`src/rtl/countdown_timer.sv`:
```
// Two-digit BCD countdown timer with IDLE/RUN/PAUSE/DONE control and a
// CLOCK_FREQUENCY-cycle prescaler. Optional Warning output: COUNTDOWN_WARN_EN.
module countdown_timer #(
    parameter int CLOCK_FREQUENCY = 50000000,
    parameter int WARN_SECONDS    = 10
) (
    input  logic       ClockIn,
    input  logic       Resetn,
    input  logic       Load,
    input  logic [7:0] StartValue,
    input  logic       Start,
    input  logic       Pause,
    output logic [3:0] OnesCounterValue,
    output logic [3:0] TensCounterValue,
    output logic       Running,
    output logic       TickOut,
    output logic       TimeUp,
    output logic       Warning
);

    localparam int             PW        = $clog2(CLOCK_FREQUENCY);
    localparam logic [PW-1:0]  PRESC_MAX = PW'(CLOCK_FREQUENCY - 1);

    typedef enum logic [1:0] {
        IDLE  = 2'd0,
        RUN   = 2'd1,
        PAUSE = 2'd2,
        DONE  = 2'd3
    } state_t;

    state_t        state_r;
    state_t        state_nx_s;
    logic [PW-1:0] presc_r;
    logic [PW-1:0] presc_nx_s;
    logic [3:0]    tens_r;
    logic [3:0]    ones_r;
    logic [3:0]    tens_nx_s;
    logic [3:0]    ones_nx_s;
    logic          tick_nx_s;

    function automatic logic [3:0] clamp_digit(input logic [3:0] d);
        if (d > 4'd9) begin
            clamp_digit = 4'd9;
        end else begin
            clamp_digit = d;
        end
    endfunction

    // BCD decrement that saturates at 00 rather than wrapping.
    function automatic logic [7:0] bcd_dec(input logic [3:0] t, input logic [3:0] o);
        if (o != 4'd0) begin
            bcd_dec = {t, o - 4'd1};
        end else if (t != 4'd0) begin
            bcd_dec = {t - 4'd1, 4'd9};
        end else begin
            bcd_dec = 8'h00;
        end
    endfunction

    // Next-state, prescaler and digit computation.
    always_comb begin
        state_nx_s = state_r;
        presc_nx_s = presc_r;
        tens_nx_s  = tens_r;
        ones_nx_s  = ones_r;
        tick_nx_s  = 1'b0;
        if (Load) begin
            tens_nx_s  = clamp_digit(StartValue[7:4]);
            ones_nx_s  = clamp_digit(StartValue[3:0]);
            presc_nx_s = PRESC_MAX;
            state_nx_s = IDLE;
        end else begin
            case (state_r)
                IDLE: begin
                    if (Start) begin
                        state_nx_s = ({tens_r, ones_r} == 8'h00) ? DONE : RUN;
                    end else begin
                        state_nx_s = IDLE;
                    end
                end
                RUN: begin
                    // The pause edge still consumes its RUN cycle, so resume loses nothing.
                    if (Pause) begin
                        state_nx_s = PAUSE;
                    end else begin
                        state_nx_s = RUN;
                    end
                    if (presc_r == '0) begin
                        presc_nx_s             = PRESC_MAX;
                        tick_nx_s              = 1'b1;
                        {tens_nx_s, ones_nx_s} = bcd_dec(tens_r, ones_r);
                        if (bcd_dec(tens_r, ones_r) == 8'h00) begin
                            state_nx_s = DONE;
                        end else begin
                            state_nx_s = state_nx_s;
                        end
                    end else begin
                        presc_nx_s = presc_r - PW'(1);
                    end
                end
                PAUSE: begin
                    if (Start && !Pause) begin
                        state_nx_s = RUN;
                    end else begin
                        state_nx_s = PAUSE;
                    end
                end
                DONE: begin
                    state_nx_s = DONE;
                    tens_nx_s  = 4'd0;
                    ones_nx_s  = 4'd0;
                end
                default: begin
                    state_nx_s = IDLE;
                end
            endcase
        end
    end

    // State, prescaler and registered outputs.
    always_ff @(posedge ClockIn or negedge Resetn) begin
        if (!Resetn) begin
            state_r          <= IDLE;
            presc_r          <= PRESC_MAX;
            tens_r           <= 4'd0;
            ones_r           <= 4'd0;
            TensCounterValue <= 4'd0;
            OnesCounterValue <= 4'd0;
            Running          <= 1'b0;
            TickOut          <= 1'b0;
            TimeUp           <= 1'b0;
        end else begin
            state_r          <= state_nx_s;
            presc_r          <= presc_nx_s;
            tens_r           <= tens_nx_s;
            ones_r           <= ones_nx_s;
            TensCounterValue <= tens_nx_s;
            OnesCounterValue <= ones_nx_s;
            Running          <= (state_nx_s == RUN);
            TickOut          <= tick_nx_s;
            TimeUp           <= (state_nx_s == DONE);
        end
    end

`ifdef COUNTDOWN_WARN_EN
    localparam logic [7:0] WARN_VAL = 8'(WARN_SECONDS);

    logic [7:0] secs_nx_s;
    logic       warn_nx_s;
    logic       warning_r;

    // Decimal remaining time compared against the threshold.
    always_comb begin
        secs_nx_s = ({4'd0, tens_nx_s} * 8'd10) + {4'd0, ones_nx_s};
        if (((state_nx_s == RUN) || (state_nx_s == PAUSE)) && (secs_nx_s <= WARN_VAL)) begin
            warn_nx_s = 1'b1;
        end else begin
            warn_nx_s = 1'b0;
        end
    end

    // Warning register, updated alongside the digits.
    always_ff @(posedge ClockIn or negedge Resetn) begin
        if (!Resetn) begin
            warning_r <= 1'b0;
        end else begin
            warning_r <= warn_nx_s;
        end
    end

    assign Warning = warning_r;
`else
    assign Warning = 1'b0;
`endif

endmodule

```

==============================

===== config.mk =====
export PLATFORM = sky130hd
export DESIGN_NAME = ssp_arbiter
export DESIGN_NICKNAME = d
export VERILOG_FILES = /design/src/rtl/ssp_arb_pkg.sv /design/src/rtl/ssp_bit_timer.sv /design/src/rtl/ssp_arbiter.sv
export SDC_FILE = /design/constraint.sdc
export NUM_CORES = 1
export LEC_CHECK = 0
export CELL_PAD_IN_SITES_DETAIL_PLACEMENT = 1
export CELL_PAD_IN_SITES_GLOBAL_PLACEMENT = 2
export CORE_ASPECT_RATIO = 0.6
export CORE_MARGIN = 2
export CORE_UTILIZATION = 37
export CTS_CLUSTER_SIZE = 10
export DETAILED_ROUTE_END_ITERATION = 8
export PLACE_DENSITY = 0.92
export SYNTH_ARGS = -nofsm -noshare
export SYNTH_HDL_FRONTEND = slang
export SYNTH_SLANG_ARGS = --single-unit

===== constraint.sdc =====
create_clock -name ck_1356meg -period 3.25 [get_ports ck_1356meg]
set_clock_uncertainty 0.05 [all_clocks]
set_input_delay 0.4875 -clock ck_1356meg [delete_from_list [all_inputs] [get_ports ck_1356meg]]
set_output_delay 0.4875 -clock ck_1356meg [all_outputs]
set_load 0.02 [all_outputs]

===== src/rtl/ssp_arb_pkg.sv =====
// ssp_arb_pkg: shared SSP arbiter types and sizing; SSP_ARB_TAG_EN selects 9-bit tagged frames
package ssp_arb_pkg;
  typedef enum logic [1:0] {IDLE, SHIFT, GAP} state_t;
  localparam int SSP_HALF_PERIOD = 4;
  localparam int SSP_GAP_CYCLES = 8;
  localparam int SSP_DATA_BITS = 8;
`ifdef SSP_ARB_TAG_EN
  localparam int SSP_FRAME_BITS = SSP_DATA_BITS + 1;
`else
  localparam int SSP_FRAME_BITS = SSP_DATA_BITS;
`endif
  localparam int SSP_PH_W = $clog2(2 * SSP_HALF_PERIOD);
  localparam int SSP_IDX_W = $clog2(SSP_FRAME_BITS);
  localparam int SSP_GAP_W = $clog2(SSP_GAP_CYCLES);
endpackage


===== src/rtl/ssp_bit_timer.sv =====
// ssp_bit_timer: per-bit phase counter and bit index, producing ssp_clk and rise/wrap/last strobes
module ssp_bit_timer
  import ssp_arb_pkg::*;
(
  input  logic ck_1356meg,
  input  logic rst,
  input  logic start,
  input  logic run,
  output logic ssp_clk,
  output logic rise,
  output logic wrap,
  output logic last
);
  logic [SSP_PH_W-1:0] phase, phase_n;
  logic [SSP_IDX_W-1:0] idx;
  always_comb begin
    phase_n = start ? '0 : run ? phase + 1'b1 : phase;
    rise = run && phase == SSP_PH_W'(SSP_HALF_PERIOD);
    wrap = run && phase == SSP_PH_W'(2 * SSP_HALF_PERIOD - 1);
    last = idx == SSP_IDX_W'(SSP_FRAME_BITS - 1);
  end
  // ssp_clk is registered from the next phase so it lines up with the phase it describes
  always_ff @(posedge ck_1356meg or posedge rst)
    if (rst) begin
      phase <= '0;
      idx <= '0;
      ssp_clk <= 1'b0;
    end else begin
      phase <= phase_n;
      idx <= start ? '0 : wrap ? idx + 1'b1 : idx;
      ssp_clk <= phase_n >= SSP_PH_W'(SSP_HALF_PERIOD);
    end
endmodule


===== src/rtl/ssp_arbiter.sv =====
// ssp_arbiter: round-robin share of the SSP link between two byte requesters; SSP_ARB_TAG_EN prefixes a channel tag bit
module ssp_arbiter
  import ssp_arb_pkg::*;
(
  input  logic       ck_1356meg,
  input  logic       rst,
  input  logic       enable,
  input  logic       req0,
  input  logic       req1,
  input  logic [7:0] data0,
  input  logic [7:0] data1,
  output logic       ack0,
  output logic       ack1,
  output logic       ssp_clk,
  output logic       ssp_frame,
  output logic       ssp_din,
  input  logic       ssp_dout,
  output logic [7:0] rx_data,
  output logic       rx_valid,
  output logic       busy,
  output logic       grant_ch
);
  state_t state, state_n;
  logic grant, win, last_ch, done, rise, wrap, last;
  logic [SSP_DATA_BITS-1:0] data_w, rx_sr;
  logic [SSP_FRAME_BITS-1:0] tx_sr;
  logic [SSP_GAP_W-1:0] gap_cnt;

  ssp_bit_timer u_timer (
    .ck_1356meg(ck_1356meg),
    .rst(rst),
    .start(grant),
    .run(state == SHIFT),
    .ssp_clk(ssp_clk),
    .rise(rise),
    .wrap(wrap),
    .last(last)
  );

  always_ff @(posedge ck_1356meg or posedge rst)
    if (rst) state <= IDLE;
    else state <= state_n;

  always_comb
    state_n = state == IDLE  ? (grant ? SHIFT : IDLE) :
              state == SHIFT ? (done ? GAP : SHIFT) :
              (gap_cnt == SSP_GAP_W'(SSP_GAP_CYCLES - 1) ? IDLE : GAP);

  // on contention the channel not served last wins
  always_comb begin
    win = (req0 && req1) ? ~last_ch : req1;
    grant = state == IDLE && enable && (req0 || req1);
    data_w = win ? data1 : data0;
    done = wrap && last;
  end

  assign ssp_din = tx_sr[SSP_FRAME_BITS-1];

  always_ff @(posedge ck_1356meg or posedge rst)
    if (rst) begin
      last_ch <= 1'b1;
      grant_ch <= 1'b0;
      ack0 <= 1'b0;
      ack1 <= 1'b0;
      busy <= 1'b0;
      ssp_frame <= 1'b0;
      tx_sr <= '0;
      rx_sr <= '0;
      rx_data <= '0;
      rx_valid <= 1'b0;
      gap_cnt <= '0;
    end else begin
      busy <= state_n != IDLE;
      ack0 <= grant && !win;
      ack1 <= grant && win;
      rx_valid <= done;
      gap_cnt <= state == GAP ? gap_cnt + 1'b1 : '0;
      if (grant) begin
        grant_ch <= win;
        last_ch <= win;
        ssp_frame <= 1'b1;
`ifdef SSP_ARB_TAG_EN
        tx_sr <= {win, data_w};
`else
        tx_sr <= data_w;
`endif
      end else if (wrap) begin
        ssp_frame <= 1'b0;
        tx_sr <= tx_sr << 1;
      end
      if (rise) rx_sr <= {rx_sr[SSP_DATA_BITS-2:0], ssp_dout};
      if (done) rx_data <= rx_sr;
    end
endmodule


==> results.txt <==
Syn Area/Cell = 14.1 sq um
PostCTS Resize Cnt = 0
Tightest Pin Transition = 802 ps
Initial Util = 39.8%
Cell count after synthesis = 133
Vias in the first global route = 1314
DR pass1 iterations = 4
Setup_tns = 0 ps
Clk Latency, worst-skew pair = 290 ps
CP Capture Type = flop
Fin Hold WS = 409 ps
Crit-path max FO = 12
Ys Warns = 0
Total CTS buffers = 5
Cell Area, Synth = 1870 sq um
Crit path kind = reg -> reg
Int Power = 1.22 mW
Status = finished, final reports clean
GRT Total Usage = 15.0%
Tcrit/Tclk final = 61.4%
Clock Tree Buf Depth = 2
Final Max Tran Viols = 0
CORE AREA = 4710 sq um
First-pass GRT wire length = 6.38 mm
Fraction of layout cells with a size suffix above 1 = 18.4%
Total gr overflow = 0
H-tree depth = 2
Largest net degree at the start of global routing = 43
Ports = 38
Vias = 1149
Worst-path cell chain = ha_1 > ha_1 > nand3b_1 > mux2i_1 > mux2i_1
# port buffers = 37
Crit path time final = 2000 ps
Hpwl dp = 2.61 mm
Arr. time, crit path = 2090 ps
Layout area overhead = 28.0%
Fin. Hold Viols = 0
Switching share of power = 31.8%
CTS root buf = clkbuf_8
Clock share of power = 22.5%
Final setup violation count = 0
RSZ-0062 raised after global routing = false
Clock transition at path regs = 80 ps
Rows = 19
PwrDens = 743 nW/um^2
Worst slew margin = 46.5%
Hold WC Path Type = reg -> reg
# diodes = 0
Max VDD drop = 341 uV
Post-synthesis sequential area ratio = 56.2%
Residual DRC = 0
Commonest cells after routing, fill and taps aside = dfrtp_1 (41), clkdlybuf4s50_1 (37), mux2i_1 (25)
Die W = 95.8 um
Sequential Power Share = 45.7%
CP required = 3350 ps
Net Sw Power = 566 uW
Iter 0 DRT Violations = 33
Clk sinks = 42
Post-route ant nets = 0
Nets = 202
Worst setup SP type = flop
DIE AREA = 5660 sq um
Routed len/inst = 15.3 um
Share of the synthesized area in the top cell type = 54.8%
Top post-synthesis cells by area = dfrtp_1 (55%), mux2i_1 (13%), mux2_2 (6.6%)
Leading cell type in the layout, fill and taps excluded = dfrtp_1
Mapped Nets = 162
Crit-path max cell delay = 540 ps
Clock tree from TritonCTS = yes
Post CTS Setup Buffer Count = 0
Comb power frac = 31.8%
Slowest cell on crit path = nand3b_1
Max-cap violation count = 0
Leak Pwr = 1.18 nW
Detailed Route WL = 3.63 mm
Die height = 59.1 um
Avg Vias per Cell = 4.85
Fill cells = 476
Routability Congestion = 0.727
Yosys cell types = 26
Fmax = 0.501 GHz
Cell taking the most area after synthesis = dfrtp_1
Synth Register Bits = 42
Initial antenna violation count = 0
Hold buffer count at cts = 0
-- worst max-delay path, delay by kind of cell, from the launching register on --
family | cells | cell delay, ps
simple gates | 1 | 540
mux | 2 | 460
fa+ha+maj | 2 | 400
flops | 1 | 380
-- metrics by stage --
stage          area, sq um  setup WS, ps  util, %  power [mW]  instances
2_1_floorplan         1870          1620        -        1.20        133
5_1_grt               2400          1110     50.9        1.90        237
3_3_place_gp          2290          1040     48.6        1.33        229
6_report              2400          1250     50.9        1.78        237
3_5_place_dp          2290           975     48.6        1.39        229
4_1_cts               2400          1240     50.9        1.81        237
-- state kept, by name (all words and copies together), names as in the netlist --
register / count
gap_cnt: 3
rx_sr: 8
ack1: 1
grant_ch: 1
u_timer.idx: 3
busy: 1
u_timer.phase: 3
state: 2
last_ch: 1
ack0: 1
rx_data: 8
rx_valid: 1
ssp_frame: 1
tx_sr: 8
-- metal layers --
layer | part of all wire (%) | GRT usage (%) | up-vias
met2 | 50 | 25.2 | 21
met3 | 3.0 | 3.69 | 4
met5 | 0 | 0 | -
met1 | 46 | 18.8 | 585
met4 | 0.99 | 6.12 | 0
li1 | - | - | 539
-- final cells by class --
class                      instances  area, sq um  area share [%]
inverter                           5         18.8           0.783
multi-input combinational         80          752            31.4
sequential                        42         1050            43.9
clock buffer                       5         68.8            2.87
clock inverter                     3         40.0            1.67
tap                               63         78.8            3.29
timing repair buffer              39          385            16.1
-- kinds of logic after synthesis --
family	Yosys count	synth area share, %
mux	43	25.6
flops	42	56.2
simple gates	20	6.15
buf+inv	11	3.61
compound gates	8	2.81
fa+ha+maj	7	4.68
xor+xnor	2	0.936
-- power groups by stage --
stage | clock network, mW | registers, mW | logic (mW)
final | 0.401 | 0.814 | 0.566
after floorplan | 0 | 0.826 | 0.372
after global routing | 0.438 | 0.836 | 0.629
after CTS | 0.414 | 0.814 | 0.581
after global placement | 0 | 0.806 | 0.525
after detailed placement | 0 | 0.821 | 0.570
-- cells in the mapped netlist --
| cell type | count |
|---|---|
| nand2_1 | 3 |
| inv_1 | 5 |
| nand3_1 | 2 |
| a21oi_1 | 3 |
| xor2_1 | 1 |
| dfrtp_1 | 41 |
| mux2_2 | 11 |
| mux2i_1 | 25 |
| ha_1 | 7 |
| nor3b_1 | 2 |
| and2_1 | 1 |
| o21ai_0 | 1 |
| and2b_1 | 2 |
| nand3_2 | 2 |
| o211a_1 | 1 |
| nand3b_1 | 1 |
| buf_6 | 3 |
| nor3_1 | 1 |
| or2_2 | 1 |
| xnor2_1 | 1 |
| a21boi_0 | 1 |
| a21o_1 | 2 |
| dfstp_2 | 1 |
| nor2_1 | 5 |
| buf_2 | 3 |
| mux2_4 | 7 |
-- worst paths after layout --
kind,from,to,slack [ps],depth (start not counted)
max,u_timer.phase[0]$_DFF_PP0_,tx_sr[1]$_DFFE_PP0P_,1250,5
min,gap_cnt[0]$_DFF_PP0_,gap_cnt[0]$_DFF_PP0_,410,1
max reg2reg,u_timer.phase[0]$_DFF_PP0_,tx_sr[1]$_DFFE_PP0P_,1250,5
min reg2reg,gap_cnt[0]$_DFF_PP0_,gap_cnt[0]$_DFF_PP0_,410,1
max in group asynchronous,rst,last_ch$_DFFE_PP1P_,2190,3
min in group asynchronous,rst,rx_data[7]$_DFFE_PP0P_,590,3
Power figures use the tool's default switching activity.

==============================

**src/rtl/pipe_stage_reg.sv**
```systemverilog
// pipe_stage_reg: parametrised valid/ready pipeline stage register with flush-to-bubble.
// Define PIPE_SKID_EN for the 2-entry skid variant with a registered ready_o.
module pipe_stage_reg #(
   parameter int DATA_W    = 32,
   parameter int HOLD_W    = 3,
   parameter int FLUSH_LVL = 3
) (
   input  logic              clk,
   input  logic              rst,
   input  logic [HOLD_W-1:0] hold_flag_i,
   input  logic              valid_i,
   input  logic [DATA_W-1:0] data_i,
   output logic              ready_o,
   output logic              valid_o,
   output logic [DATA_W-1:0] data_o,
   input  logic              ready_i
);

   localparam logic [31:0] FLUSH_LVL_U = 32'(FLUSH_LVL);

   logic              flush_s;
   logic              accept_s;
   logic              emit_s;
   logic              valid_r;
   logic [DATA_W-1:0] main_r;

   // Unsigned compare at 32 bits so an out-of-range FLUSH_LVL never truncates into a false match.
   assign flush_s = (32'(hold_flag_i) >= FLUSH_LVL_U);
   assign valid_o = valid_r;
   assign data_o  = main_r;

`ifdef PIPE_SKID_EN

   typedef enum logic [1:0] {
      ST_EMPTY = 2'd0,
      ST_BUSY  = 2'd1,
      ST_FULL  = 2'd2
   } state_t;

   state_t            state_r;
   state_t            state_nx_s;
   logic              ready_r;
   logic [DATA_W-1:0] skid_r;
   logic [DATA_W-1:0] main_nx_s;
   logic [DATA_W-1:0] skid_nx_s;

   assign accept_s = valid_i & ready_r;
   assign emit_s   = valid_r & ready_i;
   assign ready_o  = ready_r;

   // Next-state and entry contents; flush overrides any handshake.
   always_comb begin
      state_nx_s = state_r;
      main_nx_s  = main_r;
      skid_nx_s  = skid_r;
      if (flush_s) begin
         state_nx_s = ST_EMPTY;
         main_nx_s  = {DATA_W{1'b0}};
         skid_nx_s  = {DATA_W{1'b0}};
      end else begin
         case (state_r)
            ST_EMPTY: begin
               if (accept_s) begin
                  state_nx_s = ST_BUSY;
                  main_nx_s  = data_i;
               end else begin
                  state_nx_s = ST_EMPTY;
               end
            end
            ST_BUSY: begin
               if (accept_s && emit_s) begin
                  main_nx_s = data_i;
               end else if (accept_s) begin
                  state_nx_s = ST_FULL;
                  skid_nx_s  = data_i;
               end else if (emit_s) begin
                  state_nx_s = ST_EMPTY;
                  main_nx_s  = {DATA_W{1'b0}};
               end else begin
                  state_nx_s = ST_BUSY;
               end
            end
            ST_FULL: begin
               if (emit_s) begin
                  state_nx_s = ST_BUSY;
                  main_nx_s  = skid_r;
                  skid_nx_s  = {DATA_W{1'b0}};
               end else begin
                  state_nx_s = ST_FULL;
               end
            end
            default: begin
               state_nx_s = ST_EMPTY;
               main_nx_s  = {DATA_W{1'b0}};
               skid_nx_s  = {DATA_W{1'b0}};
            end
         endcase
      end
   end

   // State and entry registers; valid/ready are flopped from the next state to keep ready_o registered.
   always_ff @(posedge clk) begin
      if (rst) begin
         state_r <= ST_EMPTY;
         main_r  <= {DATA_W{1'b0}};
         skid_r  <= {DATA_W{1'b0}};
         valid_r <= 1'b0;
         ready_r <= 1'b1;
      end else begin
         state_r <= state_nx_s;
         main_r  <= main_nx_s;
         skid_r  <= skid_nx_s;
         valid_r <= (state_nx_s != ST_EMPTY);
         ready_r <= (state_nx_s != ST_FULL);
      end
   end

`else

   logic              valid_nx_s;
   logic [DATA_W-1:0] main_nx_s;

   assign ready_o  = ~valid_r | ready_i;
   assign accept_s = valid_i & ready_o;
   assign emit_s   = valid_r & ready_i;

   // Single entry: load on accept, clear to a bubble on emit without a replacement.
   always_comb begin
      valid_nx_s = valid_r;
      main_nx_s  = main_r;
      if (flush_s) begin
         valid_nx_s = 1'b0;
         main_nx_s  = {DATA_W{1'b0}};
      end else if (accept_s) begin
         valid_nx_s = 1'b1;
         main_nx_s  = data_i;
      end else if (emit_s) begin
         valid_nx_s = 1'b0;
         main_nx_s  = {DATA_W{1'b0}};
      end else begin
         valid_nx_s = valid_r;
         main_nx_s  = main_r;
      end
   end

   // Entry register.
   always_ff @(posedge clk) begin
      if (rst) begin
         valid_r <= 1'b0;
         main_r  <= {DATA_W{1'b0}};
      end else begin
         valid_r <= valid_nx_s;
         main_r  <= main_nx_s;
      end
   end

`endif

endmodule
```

==============================

> _EXERCISE DESCRIPTION_
Each line in the entries above, starting at the line with "Hold WC Path Type = reg -> reg" and ending at the line with "Hold buffer count at cts = 0", is to be printed exactly, and only those lines.

> _ANSWER BOX_
Hold WC Path Type = reg -> reg
# diodes = 0
Max VDD drop = 341 uV
Post-synthesis sequential area ratio = 56.2%
Residual DRC = 0
Commonest cells after routing, fill and taps aside = dfrtp_1 (41), clkdlybuf4s50_1 (37), mux2i_1 (25)
Die W = 95.8 um
Sequential Power Share = 45.7%
CP required = 3350 ps
Net Sw Power = 566 uW
Iter 0 DRT Violations = 33
Clk sinks = 42
Post-route ant nets = 0
Nets = 202
Worst setup SP type = flop
DIE AREA = 5660 sq um
Routed len/inst = 15.3 um
Share of the synthesized area in the top cell type = 54.8%
Top post-synthesis cells by area = dfrtp_1 (55%), mux2i_1 (13%), mux2_2 (6.6%)
Leading cell type in the layout, fill and taps excluded = dfrtp_1
Mapped Nets = 162
Crit-path max cell delay = 540 ps
Clock tree from TritonCTS = yes
Post CTS Setup Buffer Count = 0
Comb power frac = 31.8%
Slowest cell on crit path = nand3b_1
Max-cap violation count = 0
Leak Pwr = 1.18 nW
Detailed Route WL = 3.63 mm
Die height = 59.1 um
Avg Vias per Cell = 4.85
Fill cells = 476
Routability Congestion = 0.727
Yosys cell types = 26
Fmax = 0.501 GHz
Cell taking the most area after synthesis = dfrtp_1
Synth Register Bits = 42
Initial antenna violation count = 0
Hold buffer count at cts = 0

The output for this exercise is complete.